And make diaphragm oscillations.Therefore, the air gap between film and back plate electrode changes with vibration vibration of membrane.Vibrating diaphragm is relative to backboard
The variation of the position of electrode causes the variation of the capacitor between vibrating diaphragm and back plate electrode.This variation of capacitor is in response to film
It moves and is transformed into output signal, and form the electric signal of conversion.
Using similar structure, electric signal can be applied between vibrating diaphragm and back plate electrode to vibrate it and generate
Acoustic pressure wave.Therefore, capacitive MEMS structure also is used as Microspeaker.
Vibrating diaphragm usually passes through one layer of polysilicon layer of deposition, and then etches polycrystalline silicon layer and the sacrificial layer of lower section are formed.
During forming the vibrating diaphragm by semiconductor fabrication process, stress (Stress) parameter of membrane structure is for device
Performance and service life have large effect.The part prior art is controlled by adding other structures on vibrating diaphragm and adjusting is answered
Power.The part prior art adjusts stress parameters by adjusting technological parameter.It is limited to equipment performance, vibrating diaphragm intensity requirement and whole
There is certain stress blind area in the requirement of body unit for electrical property parameters, existing regulative mode, it is difficult to adjust in a wider range
Save the stress of membrane structure.
Summary of the invention
In view of this, the embodiment of the present invention provides a kind of forming method of membrane structure, acoustic-electrical transducer part and its formation
Method obtains desired stress parameters to expand the stress adjustable range for vibrating diaphragm.
According to a first aspect of the embodiments of the present invention, a kind of forming method of membrane structure is provided, which comprises
The first polysilicon layer is deposited on substrate;
The stress of first polysilicon layer is adjusted to scheduled first range;And
The second polysilicon layer is deposited on first polysilicon layer so that the second polysilicon layer has and the first polycrystalline
The different types of stress of silicon layer;And
The stress of second polysilicon layer is adjusted to scheduled second range, so that the entirety of the membrane structure is answered
Power in the desired range in.
Further, the stress of first polysilicon layer is adjusted by ion implanting and/or annealing.
Further, the stress for adjusting first polysilicon layer includes successively executing following steps:
Carry out ion implanting;
It is reoxidized;And
Carry out first time annealing.
Further, by the energy of adjusting ion implanting, the doping of ion implanting and/or annealing temperature to adjust
State the stress of the first polysilicon layer.
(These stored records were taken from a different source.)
[src/lse_queue.sv]
// Back end: small result queue whose head drives the output channel.
module lse_queue
  import lse_pkg::*;
(
  input  logic    clk,
  input  logic    rst_n,
  input  logic    push,
  input  result_t push_data,
  output logic    full,
  output logic    head_valid,
  input  logic    head_stall,
  output result_t head_data
);

  result_t             slot_r [QUEUE_DEPTH];
  logic [QPTR_W-1:0]   wr_ptr_r, rd_ptr_r;
  logic [QCNT_W-1:0]   count_r, count_nxt;
  logic                pop, do_push;

  assign full       = (count_r == QCNT_W'(QUEUE_DEPTH));
  assign head_valid = (count_r != '0);
  assign head_data  = slot_r[rd_ptr_r];
  assign pop        = head_valid && !head_stall;
  assign do_push    = push && !full;

  always_comb begin
    count_nxt = count_r;
    if (do_push && !pop) count_nxt = count_r + 1'b1;
    else if (!do_push && pop) count_nxt = count_r - 1'b1;
  end

  always_ff @(posedge clk) begin
    if (!rst_n) begin
      wr_ptr_r <= '0;
      rd_ptr_r <= '0;
      count_r  <= '0;
    end else begin
      if (do_push) wr_ptr_r <= wr_ptr_r + 1'b1;
      if (pop) rd_ptr_r <= rd_ptr_r + 1'b1;
      count_r <= count_nxt;
    end
  end

  always_ff @(posedge clk) begin
    if (do_push) slot_r[wr_ptr_r] <= push_data;
  end

`ifndef SYNTHESIS
  a_count_range: assert property (@(posedge clk) disable iff (!rst_n)
    count_r <= QCNT_W'(QUEUE_DEPTH))
    else $error("queue count overflow");

  a_no_drop: assert property (@(posedge clk) disable iff (!rst_n)
    push |-> !full)
    else $error("push into full queue");

  a_ptr_gap: assert property (@(posedge clk) disable iff (!rst_n)
    (wr_ptr_r - rd_ptr_r) == count_r[QPTR_W-1:0])
    else $error("queue pointers disagree with count");
`endif

endmodule

[config.mk]
export PLATFORM = sky130hd
export DESIGN_NAME = lsb_stego_header_extractor
export DESIGN_NICKNAME = d
export VERILOG_FILES = /design/src/lse_pkg.sv /design/src/lsb_stego_header_extractor.sv /design/src/lse_parser.sv /design/src/lse_queue.sv
export SDC_FILE = /design/constraint.sdc
export NUM_CORES = 1
export LEC_CHECK = 0
export ABC_AREA = 1
export BUFFER_PORTS_ARGS = -buffer_cell sky130_fd_sc_hd__buf_2
export CAP_MARGIN = 10
export CORE_MARGIN = 4
export CORE_UTILIZATION = 53
export DETAILED_ROUTE_END_ITERATION = 12
export PLACE_DENSITY = 0.73
export SLEW_MARGIN = 20
export SYNTH_ARGS = -nofsm -noshare
export SYNTH_HDL_FRONTEND = slang
export SYNTH_SLANG_ARGS = --single-unit
[constraint.sdc]
create_clock -name clk -period 5 [get_ports clk]
set_input_delay 0.5 -clock clk [delete_from_list [all_inputs] [get_ports clk]]
set_output_delay 0.5 -clock clk [all_outputs]
set_load 0.01 [all_outputs]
Further, the forming method of second polysilicon layer are as follows: pass through low pressure in the environment of having doped source
Learn vapor deposition (LPCVD) deposit polycrystalline silicon.
Further, the stress of second polysilicon layer is adjusted by second of annealing.
Further, described to be annealed into rapid thermal annealing for the second time.
Further, first polysilicon layer and second polysilicon layer have different-thickness.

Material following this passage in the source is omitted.